World's most popular travel blog for travel bloggers.

# [Solved]: Can expected "depth" of an element and expected "height" differ significantly?

, ,
Problem Detail:

When analysing treaps (or, equivalently, BSTs or Quicksort), it is not too hard to show that

$\qquad\displaystyle \mathbb{E}[d(k)] \in O(\log n)$

where $d(k)$ is the depth of the element with rank $k$ in the set of $n$ keys. Intuitively, this seems to imply that also

$\qquad\displaystyle \mathbb{E}[h(T)] \in O(\log n)$

where $h(T)$ is the height of treap $T$, since

$\qquad\displaystyle h(T) = \max_{k \in [1..n]} d(k)$.

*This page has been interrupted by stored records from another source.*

<file path="src/hw/dmf_regs.vh">
`ifndef DMF_REGS_VH
`define DMF_REGS_VH

// ****************************************
// Register offsets
// ****************************************
`define DMF_ADDR_W 5
`define DMF_REG_CTRL 5'h00
`define DMF_REG_STATUS 5'h04
`define DMF_REG_TXDOC 5'h08
`define DMF_REG_TXNULL 5'h0C
`define DMF_REG_RXFRM 5'h10

// ****************************************
// Field positions and reset values
// ****************************************
`define DMF_CTRL_TX_EN 0
`define DMF_CTRL_RX_EN 1
`define DMF_CTRL_RST 2'h0
`define DMF_ST_LOCKED 0
`define DMF_ST_UNDERRUN 1
`define DMF_ST_ABORT 2
`define DMF_ST_CC_LO 4

// ****************************************
// Packet constants
// ****************************************
`define DMF_SYNC_BYTE 8'h47
`define DMF_STUFF_BYTE 8'hFF
`define DMF_DOC_PID 13'h1FFE
`define DMF_NULL_PID 13'h1FFF
`define DMF_AFC_PAYLOAD 2'h1
`define DMF_PKT_LEN 8'd188
`define DMF_HDR_LEN 8'd4
`define DMF_PAY_FULL 16'd184
`define DMF_ACQ_COUNT 3'd5
`define DMF_LOSS_COUNT 4'd9
`define DMF_BYTE_DIV 16

`endif

</file>
<file path="src/hw/dmf_rx_sync.v">
`timescale 1ns/1ps
`include "dmf_regs.vh"

module dmf_rx_sync (
   // Clock and reset
   input wire i_core_clk,
   input wire i_sys_rst,
   // Byte stream from the physical layer
   input wire i_enable,
   input wire i_byte_valid,
   input wire [7:0] i_byte_data,
   // Alignment state
   output wire o_locked,
   output reg [7:0] o_pos,
   output reg o_pos_valid,
   output reg [7:0] o_data
);

   // ****************************************
   // Alignment state machine
   // ****************************************
   localparam [2:0] S_HUNT = 3'b001;
   localparam [2:0] S_CHECK = 3'b010;
   localparam [2:0] S_LOCK = 3'b100;

   reg [2:0] state_q;
   reg [7:0] pos_q;
   reg [2:0] good_q;
   reg [3:0] bad_q;
   wire boundary;
   wire sync_ok;

   assign boundary = (pos_q == `DMF_PKT_LEN - 8'd1);
   assign sync_ok = (i_byte_data == `DMF_SYNC_BYTE);
   assign o_locked = state_q[2];

   always @(posedge i_core_clk) begin
      if (i_sys_rst || !i_enable) begin
         state_q <= S_HUNT;
         pos_q <= 8'h00;
         good_q <= 3'h0;
         bad_q <= 4'h0;
         o_pos <= 8'h00;
         o_pos_valid <= 1'b0;
         o_data <= 8'h00;
      end else begin
         o_pos_valid <= 1'b0;
         if (i_byte_valid) begin
            o_data <= i_byte_data;
            case (state_q)
               S_HUNT: begin
                  if (sync_ok) begin
                     state_q <= S_CHECK;
                     good_q <= 3'h1;
                     pos_q <= 8'h00;
                  end
               end
               S_CHECK: begin
                  if (boundary) begin
                     pos_q <= 8'h00;
                     if (sync_ok) begin
                        good_q <= good_q + 3'h1;
                        if (good_q + 3'h1 == `DMF_ACQ_COUNT) begin
                           state_q <= S_LOCK;
                           bad_q <= 4'h0;
                           o_pos <= 8'h00;
                           o_pos_valid <= 1'b1;
                        end
                     end else begin
                        state_q <= S_HUNT;
                     end
                  end else begin
                     pos_q <= pos_q + 8'h01;
                  end
               end
               S_LOCK: begin
                  if (boundary) begin
                     pos_q <= 8'h00;
                     if (sync_ok) begin
                        bad_q <= 4'h0;
                        o_pos <= 8'h00;
                        o_pos_valid <= 1'b1;
                     end else if (bad_q + 4'h1 == `DMF_LOSS_COUNT) begin
                        state_q <= S_HUNT;
                     end else begin
                        bad_q <= bad_q + 4'h1;
                        o_pos <= 8'h00;
                        o_pos_valid <= 1'b1;
                     end
                  end else begin
                     pos_q <= pos_q + 8'h01;
                     o_pos <= pos_q + 8'h01;
                     o_pos_valid <= 1'b1;
                  end
               end
               default: state_q <= S_HUNT;
            endcase
         end
      end
   end

endmodule

</file>
<file path="src/hw/dmf_rx_extract.v">
`timescale 1ns/1ps
`include "dmf_regs.vh"

module dmf_rx_extract (
   // Clock and reset
   input wire i_core_clk,
   input wire i_sys_rst,
   // Aligned bytes
   input wire i_locked,
   input wire [7:0] i_pos,
   input wire i_pos_valid,
   input wire [7:0] i_data,
   // MAC side
   input wire i_frame_done,
   output reg o_mac_valid,
   output reg [7:0] o_mac_data,
   output reg o_mac_sof,
   output reg o_abort
);

   // ****************************************
   // Extraction state machine
   // ****************************************
   localparam [2:0] S_IDLE = 3'b001;
   localparam [2:0] S_HUNT = 3'b010;
   localparam [2:0] S_FRAME = 3'b100;

   reg [2:0] state_q;
   reg payload_start_flag_q;
   reg [4:0] pid_hi_q;
   reg doc_q;
   reg [7:0] skip_q;
   reg skipping_q;

   always @(posedge i_core_clk) begin
      if (i_sys_rst) begin
         state_q <= S_IDLE;
         payload_start_flag_q <= 1'b0;
         pid_hi_q <= 5'h00;
         doc_q <= 1'b0;
         skip_q <= 8'h00;
         skipping_q <= 1'b0;
         o_mac_valid <= 1'b0;
         o_mac_data <= 8'h00;
         o_mac_sof <= 1'b0;
         o_abort <= 1'b0;
      end else begin
         o_mac_valid <= 1'b0;
         o_mac_sof <= 1'b0;
         o_abort <= 1'b0;
         if (!i_locked) begin
            o_abort <= state_q[2];
            state_q <= S_IDLE;
         end else begin
            if (state_q[0]) begin
               state_q <= S_HUNT;
            end
            if (state_q[2] && i_frame_done) begin
               state_q <= S_HUNT;
            end
            if (i_pos_valid) begin
               case (i_pos)
                  8'd0: doc_q <= 1'b0;
                  8'd1: begin
                     payload_start_flag_q <= i_data[6];
                     pid_hi_q <= i_data[4:0];
                  end
                  8'd2: doc_q <= ({pid_hi_q, i_data} == `DMF_DOC_PID)
                     && !(state_q[0]);
                  8'd3: skipping_q <= 1'b0;
                  8'd4: begin
                     if (doc_q && payload_start_flag_q) begin
                        skip_q <= i_data;
                        skipping_q <= (i_data != 8'h00);
                        if (i_data == 8'h00 && state_q[2]) begin
                           o_abort <= 1'b1;
                           state_q <= S_HUNT;
                        end
                     end else if (doc_q && state_q[2]) begin
                        o_mac_valid <= 1'b1;
                        o_mac_data <= i_data;
                     end
                  end
                  default: begin
                     if (!doc_q) begin
                        skipping_q <= skipping_q;
                     end else if (skipping_q) begin
                        // Tail of the previous frame is still delivered
                        skip_q <= skip_q - 8'h01;
                        if (skip_q == 8'h01) begin
                           skipping_q <= 1'b0;
                        end
                        if (state_q[2]) begin
                           o_mac_valid <= 1'b1;
                           o_mac_data <= i_data;
                        end
                        if (skip_q == 8'h01 && state_q[2] && !i_frame_done)
                        begin
                           state_q <= S_HUNT;
                        end
                     end else if (state_q[2] && !i_frame_done) begin
                        o_mac_valid <= 1'b1;
                        o_mac_data <= i_data;
                     end else if (i_data != `DMF_STUFF_BYTE) begin
                        state_q <= S_FRAME;
                        o_mac_valid <= 1'b1;
                        o_mac_sof <= 1'b1;
                        o_mac_data <= i_data;
                     end
                  end
               endcase
            end
         end
      end
   end

endmodule

</file>
<file path="src/hw/dmf_framer.v">
// Decided for this implementation: the strobed register port and the address map.
`timescale 1ns/1ps
`include "dmf_regs.vh"

// Operation
// - Payload-start flag set means first payload byte is the pointer byte
// - Gaps between MAC frames in a payload are filled with 0xFF bytes
// - A frame control byte is never 0xFF; receiver treats 0xFF as filler
// - Pointer byte is packet byte five, right after the four header bytes
// - Receiver skips pointer-value bytes after the pointer before hunting
// - Framer sets flag and pointer whenever a frame could begin in packet
// - Pointer indexes first frame start or a filler byte before it
// - Frames start anywhere, span packets, several share one packet
// - Pointer zero means hunt from the byte right after the pointer
// - With a frame tail at packet start, pointer indexes byte after tail
// - Send null packets instead of cable-data packets holding only filler
// - Consecutive frames go back to back or with filler between
// - Flag clear: 184 continuing bytes; with pointer at most 183 bytes
// - Framer exposes the exact transfer slot for timestamp insertion
// - Alignment acquired after five correct sync bytes 188 bytes apart
// - Alignment lost after nine bad sync bytes, then search restarts
// - Fixed framing latency keeps MAC timing relationships intact
// - Each packet opens with sync byte 0x47, checked every 188 bytes
// - Cable data uses identifier 0x1FFE; only those packets are extracted
// - Adaptation field control is 01, payload only
// - Four-bit header counter increments per cable-data packet sent

module dmf_framer #(
   parameter BYTE_DIV = `DMF_BYTE_DIV
) (
   // Clock and reset
   input wire i_core_clk,
   input wire i_sys_rst,
   // Register port
   input wire [`DMF_ADDR_W-1:0] i_addr,
   input wire [31:0] i_wr_data,
   input wire i_wr_en,
   input wire i_rd_en,
   output reg [31:0] o_rd_data,
   // MAC transmit frames
   input wire i_mac_valid,
   input wire [7:0] i_mac_data,
   input wire i_mac_sof,
   input wire [15:0] i_mac_len,
   output wire o_mac_ready,
   // Transport stream out
   output reg o_ts_valid,
   output reg [7:0] o_ts_data,
   output reg o_ts_sop,
   // Transport stream in
   input wire i_rx_valid,
   input wire [7:0] i_rx_data,
   // MAC receive frames
   input wire i_rx_frame_done,
   output wire o_rx_mac_valid,
   output wire [7:0] o_rx_mac_data,
   output wire o_rx_mac_sof,
   output wire o_rx_locked
);

   // ****************************************
   // Helpers
   // ****************************************
   function [7:0] hdr_byte;
      input [1:0] idx;
      input start;
      input [12:0] pid;
      input [3:0] cc;
      begin
         case (idx)
            2'd0: hdr_byte = `DMF_SYNC_BYTE;
            2'd1: hdr_byte = {1'b0, start, 1'b0, pid[12:8]};
            2'd2: hdr_byte = pid[7:0];
            default: hdr_byte = {2'b00, `DMF_AFC_PAYLOAD, cc};
         endcase
      end
   endfunction

   // ****************************************
   // Byte slot divider
   // ****************************************
   localparam DIV_W = 16;
   reg [DIV_W-1:0] div_q;
   wire slot;

   assign slot = (div_q == BYTE_DIV[DIV_W-1:0] - 16'd1);

   always @(posedge i_core_clk) begin
      if (i_sys_rst || slot) begin
         div_q <= 16'h0000;
      end else begin
         div_q <= div_q + 16'h0001;
      end
   end

   // ****************************************
   // Registers
   // ****************************************
   reg [1:0] ctrl_q;
   reg underrun_q;
   reg abort_st_q;
   reg [31:0] txdoc_q;
   reg [31:0] txnull_q;
   reg [31:0] rxfrm_q;
   reg [3:0] cc_q;
   reg underrun_ev;
   wire rx_abort;
   wire wr_status;

   assign wr_status = i_wr_en && (i_addr == `DMF_REG_STATUS);

   always @(posedge i_core_clk) begin
      if (i_sys_rst) begin
         ctrl_q <= `DMF_CTRL_RST;
         underrun_q <= 1'b0;
         abort_st_q <= 1'b0;
         rxfrm_q <= 32'h0000_0000;
         o_rd_data <= 32'h0000_0000;
      end else begin
         if (i_wr_en && i_addr == `DMF_REG_CTRL) begin
            ctrl_q <= i_wr_data[1:0];
         end
         // Set wins over write-one-to-clear
         if (underrun_ev) begin
            underrun_q <= 1'b1;
         end else if (wr_status && i_wr_data[`DMF_ST_UNDERRUN]) begin
            underrun_q <= 1'b0;
         end
         if (rx_abort) begin
            abort_st_q <= 1'b1;
         end else if (wr_status && i_wr_data[`DMF_ST_ABORT]) begin
            abort_st_q <= 1'b0;
         end
         if (o_rx_mac_valid && o_rx_mac_sof) begin
            rxfrm_q <= rxfrm_q + 32'h0000_0001;
         end
         o_rd_data <= 32'h0000_0000;
         if (i_rd_en) begin
            case (i_addr)
               `DMF_REG_CTRL: o_rd_data <= {30'h0, ctrl_q};
               `DMF_REG_STATUS: o_rd_data <= {24'h0, cc_q, 1'b0,
                  abort_st_q, underrun_q, o_rx_locked};
               `DMF_REG_TXDOC: o_rd_data <= txdoc_q;
               `DMF_REG_TXNULL: o_rd_data <= txnull_q;
               `DMF_REG_RXFRM: o_rd_data <= rxfrm_q;
               default: o_rd_data <= 32'h0000_0000;
            endcase
         end
      end
   end

   // ****************************************
   // Transmit framer
   // ****************************************
   localparam [3:0] T_IDLE = 4'b0001;
   localparam [3:0] T_HDR = 4'b0010;
   localparam [3:0] T_PTR = 4'b0100;
   localparam [3:0] T_PAY = 4'b1000;

   reg [3:0] tstate_q;
   reg [7:0] pos_q;
   reg doc_q;
   reg payload_start_flag_q;
   reg [7:0] ptr_q;
   reg [15:0] rem_q;
   wire pkt_last;
   wire take_sof;
   wire in_frame;
   wire start_doc;

   assign pkt_last = (pos_q == `DMF_PKT_LEN - 8'd1);
   assign in_frame = (rem_q != 16'h0000);
   assign take_sof = i_mac_valid && i_mac_sof;
   assign start_doc = in_frame || i_mac_valid;
   // Ready marks the exact slot a byte leaves, one cycle before the wire
   assign o_mac_ready = slot && tstate_q[3] && doc_q
      && (in_frame || i_mac_sof);

   always @(posedge i_core_clk) begin
      if (i_sys_rst) begin
         tstate_q <= T_IDLE;
         pos_q <= 8'h00;
         doc_q <= 1'b0;
         payload_start_flag_q <= 1'b0;
         ptr_q <= 8'h00;
         rem_q <= 16'h0000;
         cc_q <= 4'h0;
         txdoc_q <= 32'h0000_0000;
         txnull_q <= 32'h0000_0000;
         underrun_ev <= 1'b0;
         o_ts_valid <= 1'b0;
         o_ts_data <= 8'h00;
         o_ts_sop <= 1'b0;
      end else begin
         o_ts_valid <= 1'b0;
         o_ts_sop <= 1'b0;
         underrun_ev <= 1'b0;
         if (slot) begin
            case (tstate_q)
               T_IDLE: begin
                  if (ctrl_q[`DMF_CTRL_TX_EN]) begin
                     doc_q <= start_doc;
                     // Long tail fills the packet; no frame can begin
                     payload_start_flag_q <=
                        rem_q < `DMF_PAY_FULL;
                     ptr_q <= rem_q[7:0];
                     pos_q <= 8'h01;
                     tstate_q <= T_HDR;
                     o_ts_valid <= 1'b1;
                     o_ts_sop <= 1'b1;
                     o_ts_data <= `DMF_SYNC_BYTE;
                     if (start_doc) begin
                        txdoc_q <= txdoc_q + 32'h0000_0001;
                     end else begin
                        txnull_q <= txnull_q + 32'h0000_0001;
                     end
                  end
               end
               T_HDR: begin
                  o_ts_valid <= 1'b1;
                  o_ts_data <= hdr_byte(pos_q[1:0],
                     doc_q && payload_start_flag_q,
                     doc_q ? `DMF_DOC_PID : `DMF_NULL_PID, cc_q);
                  pos_q <= pos_q + 8'h01;
                  if (pos_q == `DMF_HDR_LEN - 8'd1) begin
                     if (doc_q) begin
                        cc_q <= cc_q + 4'h1;
                     end
                     tstate_q <= (doc_q && payload_start_flag_q) ?
                        T_PTR : T_PAY;
                  end
               end
               T_PTR: begin
                  o_ts_valid <= 1'b1;
                  o_ts_data <= ptr_q;
                  pos_q <= pos_q + 8'h01;
                  tstate_q <= T_PAY;
               end
               T_PAY: begin
                  o_ts_valid <= 1'b1;
                  o_ts_data <= `DMF_STUFF_BYTE;
                  if (doc_q && in_frame) begin
                     rem_q <= rem_q - 16'h0001;
                     if (i_mac_valid) begin
                        o_ts_data <= i_mac_data;
                     end else begin
                        underrun_ev <= 1'b1;
                     end
                  end else if (doc_q && take_sof) begin
                     // New frame right after the last one or after filler
                     o_ts_data <= i_mac_data;
                     rem_q <= (i_mac_len == 16'h0000) ? 16'h0000 :
                        i_mac_len - 16'h0001;
                  end
                  if (pkt_last) begin
                     pos_q <= 8'h00;
                     tstate_q <= T_IDLE;
                  end else begin
                     pos_q <= pos_q + 8'h01;
                  end
               end
               default: tstate_q <= T_IDLE;
            endcase
         end
      end
   end

   // ****************************************
   // Receive path
   // ****************************************
   wire [7:0] sync_pos;
   wire sync_pos_valid;
   wire [7:0] sync_data;

   dmf_rx_sync u_sync (
      .i_core_clk(i_core_clk),
      .i_sys_rst(i_sys_rst),
      .i_enable(ctrl_q[`DMF_CTRL_RX_EN]),
      .i_byte_valid(i_rx_valid),
      .i_byte_data(i_rx_data),
      .o_locked(o_rx_locked),
      .o_pos(sync_pos),
      .o_pos_valid(sync_pos_valid),
      .o_data(sync_data)
   );

   dmf_rx_extract u_extract (
      .i_core_clk(i_core_clk),
      .i_sys_rst(i_sys_rst),
      .i_locked(o_rx_locked),
      .i_pos(sync_pos),
      .i_pos_valid(sync_pos_valid),
      .i_data(sync_data),
      .i_frame_done(i_rx_frame_done),
      .o_mac_valid(o_rx_mac_valid),
      .o_mac_data(o_rx_mac_data),
      .o_mac_sof(o_rx_mac_sof),
      .o_abort(rx_abort)
   );

endmodule

</file>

Formally, however, there does not seem to be an (immediate) relationship. We even have

$\qquad\displaystyle \mathbb{E}[h(T)] \geq \max_{k \in [1..n]} \mathbb{E}[d(k)]$

by Jensen's inequality. Now, one can show expected logarithmic height via tail bounds, using more insight into the distribution of $d(k)$.

It is easy to construct examples of distributions that skrew with above intuition, namely extremely asymmetric, heavy-tailed distributions. The question is, can/do such occur in the analysis of algorithms and data structures?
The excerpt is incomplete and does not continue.